WHAT YOU SHOULD DO – Return all lines in the data where the string "parameter" can be found.

Dataset entries:

### src/rtl/cfg_pkg.sv
package cfg_pkg;
  localparam int unsigned CFG_W   = 24;
  localparam int unsigned VDW_MIN = 4;

  typedef struct packed {
    logic [1:0] cap;
    logic       duty;
    logic [1:0] clk2;
    logic [2:0] odiv;
    logic [8:0] vdw;
    logic [6:0] rdw;
  } cfg_word_t;

  localparam logic [CFG_W-1:0] CFG_DEFAULT = 24'h230406;

  function automatic logic cfg_illegal(cfg_word_t w);
    return (w.vdw < 9'(VDW_MIN)) || (w.rdw == '0);
  endfunction
endpackage

### src/rtl/cfg_sync.sv
module cfg_sync #(
  parameter int unsigned W       = 3,
  parameter int unsigned STAGES  = 2,
  parameter logic [W-1:0] RST_VAL = '0
) (
  input  logic         clk_i,
  input  logic         rst_ni,
  input  logic [W-1:0] async_i,
  output logic [W-1:0] level_o,
  output logic [W-1:0] rise_o
);
  logic [W-1:0] pipe_q [STAGES];
  logic [W-1:0] prev_q;

  for (genvar s = 0; s < STAGES; s++) begin : g_stage
    always_ff @(posedge clk_i or negedge rst_ni) begin
      if (!rst_ni) pipe_q[s] <= RST_VAL;
      else if (s == 0) pipe_q[s] <= async_i;
      else pipe_q[s] <= pipe_q[(s == 0) ? 0 : s-1];
    end
  end

  always_ff @(posedge clk_i or negedge rst_ni) begin
    if (!rst_ni) prev_q <= RST_VAL;
    else prev_q <= pipe_q[STAGES-1];
  end

  assign level_o = pipe_q[STAGES-1];
  assign rise_o  = pipe_q[STAGES-1] & ~prev_q;
endmodule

REPLY TO THE TASK –
  parameter int unsigned W       = 3,
  parameter int unsigned STAGES  = 2,
  parameter logic [W-1:0] RST_VAL = '0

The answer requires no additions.